KTLA

California prepares to transition from resisting Trump to collaborating with Biden

California Gov. Gavin Newsom holds his weekly news conference via an internet stream provided by the Office of the Governor from Sacramento on Nov. 9, 2020.

As Joe Biden prepares to enter the White House, California is planning for a transition of its own: From the state of resistance to a state of acceptance.

For four years, California has led the charge against Trump’s policies, including filing more than 100 legal actions against the administration, mostly over environmental issues. And the state has become a haven of sorts for former Obama-era White House officials who landed government jobs in California regulating the world’s fifth largest economy while Republicans ruled Washington.

All of that will change come January, when a Biden administration — with California-born Kamala Harris as the vice president — takes over and likely fills key government jobs with a host of California connections.

“It goes from headwinds to tail winds, that’s pretty obvious,” Newsom said Monday.

Newsom said he is already discussing how it would resolve its lawsuits against the federal government once the Biden administration takes over. But perhaps the biggest impact would be on California’s environmental policies.

Last year, the Trump administration revoked California’s long-held authority to set its own emission standards for cars and trucks that are tougher than those imposed by the federal government. A Biden administration could quickly end that lawsuit by granting the state’s waiver, which would also extend to 15 other states plus Washington, D.C., that follow California’s lead.

Earlier this year, California became the first state to approve rules that would force automakers to sell more electric trucks and delivery vans. The state needs permission from the federal government before it can fully implement the new rules — something much more likely under a Biden administration.

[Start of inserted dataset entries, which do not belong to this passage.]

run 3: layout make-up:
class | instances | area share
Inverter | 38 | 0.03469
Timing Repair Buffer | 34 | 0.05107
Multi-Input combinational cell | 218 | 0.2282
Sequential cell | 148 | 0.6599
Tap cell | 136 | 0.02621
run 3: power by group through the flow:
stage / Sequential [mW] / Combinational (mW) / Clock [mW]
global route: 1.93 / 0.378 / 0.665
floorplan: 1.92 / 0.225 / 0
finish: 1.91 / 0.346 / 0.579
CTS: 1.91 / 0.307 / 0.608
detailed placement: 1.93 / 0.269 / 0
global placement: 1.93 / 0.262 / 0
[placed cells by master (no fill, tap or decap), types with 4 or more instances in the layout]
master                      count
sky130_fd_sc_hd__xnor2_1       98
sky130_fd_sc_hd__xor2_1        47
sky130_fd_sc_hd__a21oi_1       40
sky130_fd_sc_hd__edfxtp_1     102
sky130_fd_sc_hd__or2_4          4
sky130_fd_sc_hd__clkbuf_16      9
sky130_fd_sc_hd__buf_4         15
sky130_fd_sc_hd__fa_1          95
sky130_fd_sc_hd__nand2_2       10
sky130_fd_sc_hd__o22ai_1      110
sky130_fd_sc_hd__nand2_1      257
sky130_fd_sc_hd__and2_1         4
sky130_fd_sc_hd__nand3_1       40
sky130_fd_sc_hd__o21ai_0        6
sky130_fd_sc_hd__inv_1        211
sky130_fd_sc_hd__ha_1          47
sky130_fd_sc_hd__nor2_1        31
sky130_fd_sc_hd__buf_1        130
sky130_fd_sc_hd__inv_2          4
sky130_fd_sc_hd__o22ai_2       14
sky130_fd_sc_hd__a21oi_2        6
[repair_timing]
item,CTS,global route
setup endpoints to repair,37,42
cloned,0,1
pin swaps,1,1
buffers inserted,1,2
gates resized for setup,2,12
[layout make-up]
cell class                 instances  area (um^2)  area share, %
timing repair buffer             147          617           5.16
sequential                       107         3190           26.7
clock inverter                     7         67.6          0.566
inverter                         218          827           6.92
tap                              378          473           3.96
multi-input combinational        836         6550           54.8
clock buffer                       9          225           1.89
From an optimization exercise on the open Yosys and OpenROAD flow, aimed at small area and a short achievable clock period; shortcuts taken in it are not production practice. At most, simulation tests tie the RTL to the original design; equivalence was not proved. Power figures rest on the tool's default switching activity, not on a simulated workload.

## before
// TPU_optimized
module TPU_optimized #(
    parameter DEPTH     = 4,
    parameter BIT_WIDTH = 8,
    parameter ACC_WIDTH = 24
)
(
    input clk,
    input control,
    input [(BIT_WIDTH*DEPTH)-1:0] data_arr,
    input [(BIT_WIDTH*DEPTH)-1:0] wt_arr,
    output [(ACC_WIDTH*DEPTH)-1:0] acc_out
);
For scale: ~680 flip-flops, roughly 160 I/O pins.
make LEC_CHECK=0 CAP_MARGIN=20 CORE_MARGIN=2 CORE_UTILIZATION=40 CTS_BUF_LIST='sky130_fd_sc_hd__clkbuf_4 sky130_fd_sc_hd__clkbuf_8' SETUP_SLACK_MARGIN=3.9 SLEW_MARGIN=20 finish   # period 7.5 ns
run.sh (not shown) runs the stock make flow with config.mk's settings and CLKGATE_MAP_FILE= SYNTH_SCRIPT=/design/flow/synth_recipe.tcl, a recipe that flattens the netlist after the stock synthesis.
before completed every stage of the flow, and the final layout passed the timing, DRC and antenna checks.
For after, these inputs were changed with respect to before:
Settings: CTS_BUF_LIST: sky130_fd_sc_hd__clkbuf_4 sky130_fd_sc_hd__clkbuf_8 -> unset; SETUP_SLACK_MARGIN: 3.9 -> unset.
### Flow results
Against before, after reports a post-layout utilization of the core that is lower.
after reports its critical setup path kind as primary input to flop while before reports flop to flop.
On switching part of the total power, the lower figure sits with after, not before.
The lower portion of total power attributed to combinational logic of after and before is in after.
Max proportion of final cell area spent on non-clock buffers across after and before: before
| portion of total power attributed to the clock network | after vs before | 0.8 points higher |
No run of this note included a check of the RTL's function; only the layout flow was run.
What follows belongs to an exercise in optimizing a design on an open flow for small area and a short achievable clock period; a production flow would make more cautious choices.
At most, simulation tests tie the RTL to the original design; equivalence was not proved. No driver is modelled on the clock port, so clocking that relies on it looks cheaper here than on a real chip.

// cordic
module cordic #(
    parameter data_width = 16,
    parameter iterations = 15
    )(
    input clk,
    input reset_n,
    input logic signed [data_width-1:0] angle,
    input logic signed [data_width-1:0] x_i,
    input logic signed [data_width-1:0] y_i,
    output logic signed [data_width-1:0] cos,
    output logic signed [data_width-1:0] sin,
    input valid_in,
    output logic valid_out
    );
==> flow/config.mk <==
export PLATFORM = sky130hd
export DESIGN_NAME = cordic
export DESIGN_NICKNAME = cordic
export VERILOG_FILES = /design/flow/design.v
export SDC_FILE = /design/flow/constraint.sdc
export NUM_CORES = 4
export LEC_CHECK = 0
export ABC_AREA = 1
export CAP_MARGIN = 20
export CORE_MARGIN = 2
export CORE_UTILIZATION = 40
export SETUP_SLACK_MARGIN = 1.8
export SLEW_MARGIN = 20
==> flow/constraint.sdc <==
create_clock -name core_clock -period 4.0 [get_ports {clk}]
set_input_delay 0.8000 -clock core_clock [delete_from_list [all_inputs] [get_ports {clk}]]
set_output_delay 0.8000 -clock core_clock [all_outputs]
set_load 0.01 [all_outputs]
standard.sh (not shown) runs the stock make flow with config.mk's settings and CLKGATE_MAP_FILE= SYNTH_SCRIPT=/design/flow/synth_recipe.tcl, a recipe that flattens the netlist after the stock synthesis.
==> flow/flow/run.sh <==
#!/bin/bash
# Standard ORFS layout with three changes: synthesis does not extract full/half adder cells
# (ADDER_MAP_FILE empty), so ABC maps all arithmetic to plain gates; every port still gets
# its own buffer, but a sky130_fd_sc_hd__buf_2 rather than the delay cell the default picks;
# and clock tree synthesis inserts no dummy loads and uses the settings in flow/cts_args.
set -euo pipefail
CTS_EXTRA=$(cat flow/cts_args)
bash standard.sh ADDER_MAP_FILE= \
  "BUFFER_PORTS_ARGS=-buffer_cell sky130_fd_sc_hd__buf_2" \
  "CTS_ARGS=-sink_clustering_enable -repair_clock_nets -dont_use_dummy_load $CTS_EXTRA" \
  finish > make_finish.log 2>&1
==> flow/flow/cts_args <==
-buf_list sky130_fd_sc_hd__clkbuf_8
Change:
==> flow/flow/cts_args (replaced) <==
-sink_clustering_size 24 -sink_clustering_max_diameter 100
Effect:
- The changed run produced a clean layout
- synthesized cell count does not change
- sequential cell count stays the same
- utilization is lower by 0.27 points
- hold slack improves by 0.043 ns
- design area is lower slightly
Change:
==> flow/flow/run.sh (replaced) <==
#!/bin/bash
# Standard ORFS layout with two changes: synthesis does not extract full/half adder cells
# (ADDER_MAP_FILE empty), so ABC maps all arithmetic to plain gates; and clock tree
# synthesis inserts no dummy loads.
set -euo pipefail
bash standard.sh ADDER_MAP_FILE= \
  "CTS_ARGS=-sink_clustering_enable -repair_clock_nets -dont_use_dummy_load" \
  finish > make_finish.log 2>&1
Settings changed: SETUP_SLACK_MARGIN 1.8 to 1.9.
removed: flow/flow/cts_args
Synthesized cell count is unchanged.
Area after synthesis is unchanged.
Worst hold slack improved by 0.049 ns.
Utilization goes up by 3.6 points.
Change:
==> flow/flow/run.sh (replaced) <==
#!/bin/bash
# Standard ORFS layout with three changes: synthesis does not extract full/half adder cells
# (ADDER_MAP_FILE empty), so ABC maps all arithmetic to plain gates; every port still gets
# its own buffer, but a sky130_fd_sc_hd__buf_2 rather than the delay cell the default picks;
# and clock tree synthesis inserts no dummy loads.
set -euo pipefail
bash standard.sh ADDER_MAP_FILE= \
  "BUFFER_PORTS_ARGS=-buffer_cell sky130_fd_sc_hd__buf_2" \
  "CTS_ARGS=-sink_clustering_enable -repair_clock_nets -dont_use_dummy_load" \
  finish > make_finish.log 2>&1
Settings changed: CORE_UTILIZATION 40 to 55, SETUP_SLACK_MARGIN 1.9 to 1.7.
What happened: The changed run ran to the end with no violations; wire length is lower by 3.6%; count of clock-buffer cells in the layout is lower by 2; synthesized area does not change; synthesized cell count stays the same; register-to-register slack barely changes; via count is lower by 1.7%; core utilization is higher by 12 points; non-clock buffer count is lower by 107.

---

Setup of the baseline:
cordic, a different RTL version from the one above (not shown whole).
For scale: about 5300 cells after synthesis, ~620 flip-flops, ~84 I/O pins.
Settings: LEC_CHECK=0, ABC_AREA=1, CAP_MARGIN=20, CORE_MARGIN=2, CORE_UTILIZATION=40, SETUP_SLACK_MARGIN=1.75, SLEW_MARGIN=20; clock period 4.0 ns.
==> flow/flow/run.sh <==
#!/bin/bash
# Standard ORFS layout with three changes: synthesis does not extract full/half adder cells
# (ADDER_MAP_FILE empty), so ABC maps all arithmetic to plain gates; every port still gets
# its own buffer, but a sky130_fd_sc_hd__buf_2 rather than the delay cell the default picks;
# and clock tree synthesis inserts no dummy loads and uses the settings in flow/cts_args.
set -euo pipefail
CTS_EXTRA=$(cat flow/cts_args)
bash standard.sh ADDER_MAP_FILE= \
  "BUFFER_PORTS_ARGS=-buffer_cell sky130_fd_sc_hd__buf_2" \
  "CTS_ARGS=-sink_clustering_enable -repair_clock_nets -dont_use_dummy_load $CTS_EXTRA" \
  finish > make_finish.log 2>&1
==> flow/flow/cts_args <==
-sink_clustering_size 20 -sink_clustering_max_diameter 80
The baseline did not stop at any stage, and its layout met the timing, DRC and antenna checks.
Inputs modified between the baseline and the candidate:
- a change of SETUP_SLACK_MARGIN from 1.75 to 1.8
==> flow/flow/cts_args <==
-sink_clustering_size 30 -sink_clustering_max_diameter 80
- Per the final summary, the candidate finished and its layout is clean on timing, DRC and antenna.
- Top achievable clock speed is higher on the candidate
- Summary of the candidate over the baseline: final cell count has increased, met1 layer wirelength in the final routing has decreased.
- The candidate ended up with a higher cell area than the baseline did.
- Of the candidate and the baseline, the run reporting the higher smallest setup slack after layout was the candidate.
- Cmp the candidate and the baseline / total stage count of the critical path / lower: the baseline
- Lower depth of the worst register-to-register path among the candidate and the baseline: the baseline
- What the baseline reported for buffer count excluding the clock tree in the final layout has to be multiplied by 1.16 to get the figure for the candidate.
- Clock-pin slew reported for the worst setup and hold paths after clock tree synthesis ended up 20 ps higher on the candidate than on the baseline.
- Summary — portion of the clock cycle consumed by the worst path in the final layout, the candidate relative to the baseline: lower, by 0.30 points.

---

== juniper ==
Another version of the RTL of cordic (not shown whole).
Size in the first run: about 4400 cells after synthesis, about 670 flip-flops, about 0.031 sq mm of cells after synthesis.
==> flow/config.mk <==
export PLATFORM = sky130hd
export DESIGN_NAME = cordic
export DESIGN_NICKNAME = cordic
export VERILOG_FILES = /design/flow/design.v
export SDC_FILE = /design/flow/constraint.sdc
export NUM_CORES = 4
export LEC_CHECK = 0
export ABC_AREA = 1
export CAP_MARGIN = 20
export CORE_MARGIN = 2
export CORE_UTILIZATION = 40
export SETUP_SLACK_MARGIN = 2.0
export SLEW_MARGIN = 20
==> flow/constraint.sdc <==
create_clock -name core_clock -period 4.0 [get_ports {clk}]
set_input_delay 0.8000 -clock core_clock [delete_from_list [all_inputs] [get_ports {clk}]]
set_output_delay 0.8000 -clock core_clock [all_outputs]
set_load 0.01 [all_outputs]
==> flow/flow/run.sh <==
#!/bin/bash
# Standard ORFS layout with two synthesis changes: no full/half adder cell extraction
# (ADDER_MAP_FILE empty) and ABC mapping with flow/abc.script. Everything else, including
# the register mapping, flattening and renaming of synth_recipe.tcl, is unchanged.
set -euo pipefail
W=$PWD
sed "s|log_cmd abc {\*}\$abc_args|log_cmd abc {*}[lreplace \$abc_args 1 1 $W/flow/abc.script]|" \
    "$FLOW_HOME/scripts/synth.tcl" > "$W/synth_abc.tcl"
grep -q "flow/abc.script" "$W/synth_abc.tcl"
sed "s|source \$::env(SCRIPTS_DIR)/synth.tcl|source $W/synth_abc.tcl|" "$W/synth_recipe.tcl" > "$W/my_synth.tcl"
grep -q "synth_abc.tcl" "$W/my_synth.tcl"
bash standard.sh ADDER_MAP_FILE= SYNTH_SCRIPT="$W/my_synth.tcl" finish > "$W/make_finish.log" 2>&1
==> flow/flow/abc.script <==
strash
dch
amap
topo
stime -c
buffer -c
upsize -c
dnsize -c
juniper closes out successfully: all stages finished, all timing, DRC and antenna checks passed.
The inputs of ember differ from those of juniper as listed below.
# juniper
export LEC_CHECK = 0
export ABC_AREA = 1
export CAP_MARGIN = 20
export CORE_MARGIN = 2
export CORE_UTILIZATION = 40
export SETUP_SLACK_MARGIN = 2.0
export SLEW_MARGIN = 20
create_clock -name core_clock -period 4.0 [get_ports {clk}]
# ember
export LEC_CHECK = 0
export ABC_AREA = 1
export CAP_MARGIN = 20
export CORE_MARGIN = 2
export CORE_UTILIZATION = 40
export CTS_BUF_LIST = sky130_fd_sc_hd__clkbuf_8
export CTS_CLUSTER_SIZE = 20
export SETUP_SLACK_MARGIN = 2.0
export SLEW_MARGIN = 20
create_clock -name core_clock -period 4.0 [get_ports {clk}]
==> flow/flow/run.sh <==
#!/bin/bash
# Standard ORFS layout, except that synthesis does not extract full/half adder cells
# (ADDER_MAP_FILE empty), so ABC maps all arithmetic to plain gates.
set -euo pipefail
bash standard.sh ADDER_MAP_FILE= finish > make_finish.log 2>&1
removed: flow/flow/abc.script
--- outcome ---
ember was carried through to the last stage, and its layout satisfied the timing, DRC and antenna checks.
Per the comparison of ember with juniper, die area saw an increase; cell count +about 13%; first-iteration DRC count dropped about 12%; sequential share of cell area has increased.
flop to output port as the kind of critical path was reported by ember, and flop to flop by juniper.
### ember -> umber
# ember
export LEC_CHECK = 0
export ABC_AREA = 1
export CAP_MARGIN = 20
export CORE_MARGIN = 2
export CORE_UTILIZATION = 40
export CTS_BUF_LIST = sky130_fd_sc_hd__clkbuf_8
export CTS_CLUSTER_SIZE = 20
export SETUP_SLACK_MARGIN = 2.0
export SLEW_MARGIN = 20
create_clock -name core_clock -period 4.0 [get_ports {clk}]
# umber
export LEC_CHECK = 0
export ABC_AREA = 1
export CAP_MARGIN = 20
export CORE_MARGIN = 2
export CORE_UTILIZATION = 40
export SETUP_SLACK_MARGIN = 2.0
export SLEW_MARGIN = 20
create_clock -name core_clock -period 4.0 [get_ports {clk}]
==> summary.txt <==
umber did not stop at any stage, and its layout met the timing, DRC and antenna checks. Global-route usage: umber vs ember, no meaningful difference. The fmax in umber was higher than what ember gave. Across both runs, final worst hold slack was higher for umber than for ember. On core utilization: between ember and umber, it ends up higher for ember. Maximum fanout along the worst path in umber vs ember: up 5. When umber is measured against ember, its count of plain and timing-repair buffers turns out about 7% lower. NOTE post-CTS setup repair buffer count ember->umber increased by more than 10%. ember → umber: horizontal die dimension ~0 delta; final instance area now smaller. Final net count of umber falls short of that of ember slightly. ember -> umber: count of clock-buffer cells in the layout decreased by more than a quarter.
No functional check of the RTL was part of any run of this note.

---

Another version of the RTL of cordic (not shown whole).
Size in the first run: roughly 4200 cells after synthesis, about 620 flip-flops, about 84 I/O pins, about 0.037 mm^2 of cells after synthesis.
## cordic
module cordic #(
    parameter data_width = 16,
    parameter iterations = 15
    )(
    input clk,
    input reset_n,
    input logic signed [data_width-1:0] angle,
    input logic signed [data_width-1:0] x_i,
    input logic signed [data_width-1:0] y_i,
    output logic signed [data_width-1:0] cos,
    output logic signed [data_width-1:0] sin,
    input valid_in,
    output logic valid_out
    );
    function automatic [15:0] rca(input [15:0] a, input [15:0] b, input cin);
        logic c;
        c = cin;
        for (int k = 0; k < 16; k++) begin
            rca[k] = a[k] ^ b[k] ^ c;
            c = (a[k] & b[k]) | (c & (a[k] ^ b[k]));
        end
    endfunction
    function automatic [15:0] sk(input [15:0] a, input [15:0] b, input cin);
        logic [15:0] p0, g, p;
        p0 = a ^ b;
        g = a & b;
        p = p0;
        g[0] = g[0] | (p0[0] & cin);
        for (int l = 0; l < 4; l++)
            for (int j = 0; j < 16; j++)
                if ((j >> l) & 1) begin
                    g[j] = g[j] | (p[j] & g[((j >> l) << l) - 1]);
                    p[j] = p[j] & p[((j >> l) << l) - 1];
                end
        sk = p0 ^ {g[14:0], cin};
    endfunction
    function automatic [15:0] ks(input [15:0] a, input [15:0] b, input cin);
        logic [15:0] p0, g, p, gn, pn;
        p0 = a ^ b;
        g = a & b;
        p = p0;
        g[0] = g[0] | (p0[0] & cin);
        for (int l = 0; l < 4; l++) begin
            gn = g; pn = p;
            for (int j = 0; j < 16; j++)
                if (j >= (1 << l)) begin
                    gn[j] = g[j] | (p[j] & g[j - (1 << l)]);
                    pn[j] = p[j] & p[j - (1 << l)];
                end
            g = gn; p = pn;
        end
        ks = p0 ^ {g[14:0], cin};
    endfunction
    function automatic [15:0] bk(input [15:0] a, input [15:0] b, input cin);
        logic [15:0] p0, g, p;
        p0 = a ^ b;
        g = a & b;
        p = p0;
  ...
make LEC_CHECK=0 ABC_AREA=1 CAP_MARGIN=20 CORE_MARGIN=2 CORE_UTILIZATION=40 SETUP_SLACK_MARGIN=2.5 SLEW_MARGIN=20 finish   # period 4.0 ns
run.sh (not shown) runs the stock make flow with config.mk's settings and CLKGATE_MAP_FILE= SYNTH_SCRIPT=/design/flow/synth_recipe.tcl, a recipe that flattens the netlist after the stock synthesis.
Stock flow here: none of the scripts above is used.
The baseline went through all stages and came out clean.
Change:
- CORE_UTILIZATION: 40 -> 60
- SETUP_SLACK_MARGIN: 2.5 -> 1.5
The new run finished clean.
Cell count shrinks by about a fifth.
Setup slack improved by 0.027 ns.
Routed wire length drops by a quarter to a third.
Register-to-register slack improves by 0.03 ns.
Die area goes down by a quarter to a third.
Utilization goes up by 9.4 points.
Non-clock buffer count falls by 623.
Fmax rises slightly.
Change:
- CORE_UTILIZATION: 60 -> 40
Outcome: Via count drops by 0.62%. Area after synthesis stays the same. Core utilization drops by 24 points. Sequential share of layout area goes down by 0.36 points. Global-route usage goes down by 7.9 points. Design area went up by 1.2%. Routed wire length came out lower by 0.72%.
No run of this note included a check of the RTL's function; only the layout flow was run.

---

RTL: one of the versions met above, not the one the previous note started from.
Size: about 5800 cells after synthesis, about 620 flip-flops, roughly 84 I/O pins, ~38000 µm² of cells after synthesis.
==> flow/config.mk <==
export PLATFORM = sky130hd
export DESIGN_NAME = cordic
export DESIGN_NICKNAME = cordic
export VERILOG_FILES = /design/flow/design.v
export SDC_FILE = /design/flow/constraint.sdc
export NUM_CORES = 4
export LEC_CHECK = 0
export ABC_AREA = 1
export CAP_MARGIN = 20
export CORE_MARGIN = 2
export CORE_UTILIZATION = 40
export SETUP_SLACK_MARGIN = 2.0
export SLEW_MARGIN = 20
==> flow/constraint.sdc <==
create_clock -name core_clock -period 4.0 [get_ports {clk}]
set_input_delay 0.8000 -clock core_clock [delete_from_list [all_inputs] [get_ports {clk}]]
set_output_delay 0.8000 -clock core_clock [all_outputs]
set_load 0.01 [all_outputs]
standard.sh (not shown) runs the stock make flow with config.mk's settings and CLKGATE_MAP_FILE= SYNTH_SCRIPT=/design/flow/synth_recipe.tcl, a recipe that flattens the netlist after the stock synthesis.
==> flow/flow/run.sh <==
#!/bin/bash
# Standard ORFS layout, except that synthesis does not extract full/half adder cells
# (ADDER_MAP_FILE empty), so ABC maps all arithmetic to plain gates.
set -euo pipefail
bash standard.sh ADDER_MAP_FILE= finish > make_finish.log 2>&1
The baseline produced a clean layout.
Edit:
==> flow/flow/run.sh (replaced) <==
#!/bin/bash
# Standard ORFS layout with three changes: synthesis does not extract full/half adder cells
# (ADDER_MAP_FILE empty), so ABC maps all arithmetic to plain gates; every port still gets
# its own buffer, but a sky130_fd_sc_hd__buf_2 rather than the delay cell the default picks;
# and clock tree synthesis inserts no dummy loads and uses the settings in flow/cts_args.
set -euo pipefail
CTS_EXTRA=$(cat flow/cts_args)
bash standard.sh ADDER_MAP_FILE= \
  "BUFFER_PORTS_ARGS=-buffer_cell sky130_fd_sc_hd__buf_2" \
  "CTS_ARGS=-sink_clustering_enable -repair_clock_nets -dont_use_dummy_load $CTS_EXTRA" \
  finish > make_finish.log 2>&1
==> flow/flow/cts_args (new file) <==
-sink_clustering_size 30 -sink_clustering_max_diameter 120
SETUP_SLACK_MARGIN = 1.8   (was 2.0)
After rerunning:
- via count shrinks by 6.4%
- wire length went down by 12%
- clock-buffer cell count falls by 70
- setup slack degrades by 21 ps
- clock skew rose by 44 ps
- hold slack got worse by 250 ps
- critical path depth does not change
Edit:
==> flow/flow/run.sh (replaced) <==
#!/bin/bash
# Standard ORFS layout, except that synthesis does not extract full/half adder cells
# (ADDER_MAP_FILE empty), so ABC maps all arithmetic to plain gates.
set -euo pipefail
bash standard.sh ADDER_MAP_FILE= finish > make_finish.log 2>&1
CTS_BUF_LIST = sky130_fd_sc_hd__clkbuf_4   (was default)
CTS_CLUSTER_SIZE = 20   (was default)
removed: flow/flow/cts_args
Outcome:
- routed wire length is higher by a few percent
- first-iteration DRC count is lower by a few percent
- hold slack gets better by 92 ps
- cell area is higher by a few percent
- clock skew is higher by 16 ps
- setup slack gets worse by 230 ps
Edit:
==> flow/flow/run.sh (replaced) <==
#!/bin/bash
# Standard ORFS layout with three changes: synthesis does not extract full/half adder cells
# (ADDER_MAP_FILE empty), so ABC maps all arithmetic to plain gates; every port still gets
# its own buffer, but a sky130_fd_sc_hd__buf_2 rather than the delay cell the default picks;
# and clock tree synthesis inserts no dummy loads.
set -euo pipefail
bash standard.sh ADDER_MAP_FILE= \
  "BUFFER_PORTS_ARGS=-buffer_cell sky130_fd_sc_hd__buf_2" \
  "CTS_ARGS=-sink_clustering_enable -repair_clock_nets -dont_use_dummy_load" \
  finish > make_finish.log 2>&1
CTS_BUF_LIST = default   (was sky130_fd_sc_hd__clkbuf_4)
CTS_CLUSTER_SIZE = default   (was 20)
Via count shrinks by 2.3%.
Setup slack is better by 240 ps.
Hold slack is worse by 76 ps.
Critical path depth grows by 14.
Design area shrinks by about 2.3%.

## static timing again, ports no longer ideal
How much do the figures lean on ideal ports? The routed layouts below were timed once more, with nothing changed but the port constraints.
Step 1 assumes that a clkbuf_16 drives the clock port and a buf_2 every other input.
Step 2 moves the port delays by t, midway between the first and last clock arrival at a register: inputs arrive t later, outputs are due t later. That takes back most of the time a late clock gives input paths.
Three values: ideal ports, drivers, drivers and shift; two values: the first two.
| run | shift t [ns] | setup WS [ns] | latest minus earliest clock arrival (ns) |
|---|---|---|---|
| the first run of note 1 | 0.746 | 1.922 / 1.924 / 1.209 | 0.099 / 0.098 |
| the second run of note 1 | 0.691 | 1.860 / 1.902 / 1.211 | 0.104 / 0.104 |
| the third run of note 1 | 0.643 | 1.824 / 1.824 / 1.318 | 0.066 / 0.065 |
| the fourth run of note 1 | 0.643 | 1.830 / 1.830 / 1.242 | 0.073 / 0.073 |
| the baseline | 0.629 | 1.871 / 1.871 / 1.286 | 0.099 / 0.099 |
| the candidate | 0.623 | 1.883 / 1.883 / 1.342 | 0.099 / 0.099 |
| juniper | 0.716 | 0.403 / 0.403 / 0.403 | 0.035 / 0.035 |
| ember | 0.825 | 1.930 / 1.867 / 1.968 | 0.052 / 0.052 |
| umber | 0.720 | 1.958 / 1.958 / 1.958 | 0.037 / 0.037 |
| the first run of note 4 | 0.675 | 1.466 / 1.466 / 1.096 | 0.025 / 0.025 |
| the second run of note 4 | 0.663 | 1.493 / 1.493 / 0.896 | 0.023 / 0.023 |
| the third run of note 4 | 0.670 | 1.480 / 1.480 / 0.929 | 0.024 / 0.024 |
| the first run of note 5 | 0.694 | 1.919 / 1.919 / 1.395 | 0.032 / 0.032 |
| the second run of note 5 | 0.651 | 1.898 / 1.898 / 1.285 | 0.069 / 0.070 |
| the third run of note 5 | 1.085 | 1.668 / 1.604 / 0.856 | 0.096 / 0.096 |
| the fourth run of note 5 | 0.656 | 1.908 / 1.944 / 1.290 | 0.085 / 0.086 |
After both steps setup and hold are still met in every run listed. For the third run of note 5, which loses most, drivers alone change the setup slack by -0.064 ns; drivers and shift together by -0.812 ns.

“I think we’re going to go from a place where we’ve been in a defensive posture to one where we’re in a partnership,” said Jared Blumenfeld, secretary of the California Environmental Protection Agency. “Our hope is that we’re going to be able to quickly resolve those differences and work together.”

Other lawsuits could be more complicated to resolve, including one over the Trump administration’s new rules allowing farmers to take more water from the state’s largest river system at the risk of harming some endangered species of fish. Tom Birmingham, general manager of Westlands Water District, says a Biden administration doesn’t change much — both sides are still required to agree on how to apportion the state’s water.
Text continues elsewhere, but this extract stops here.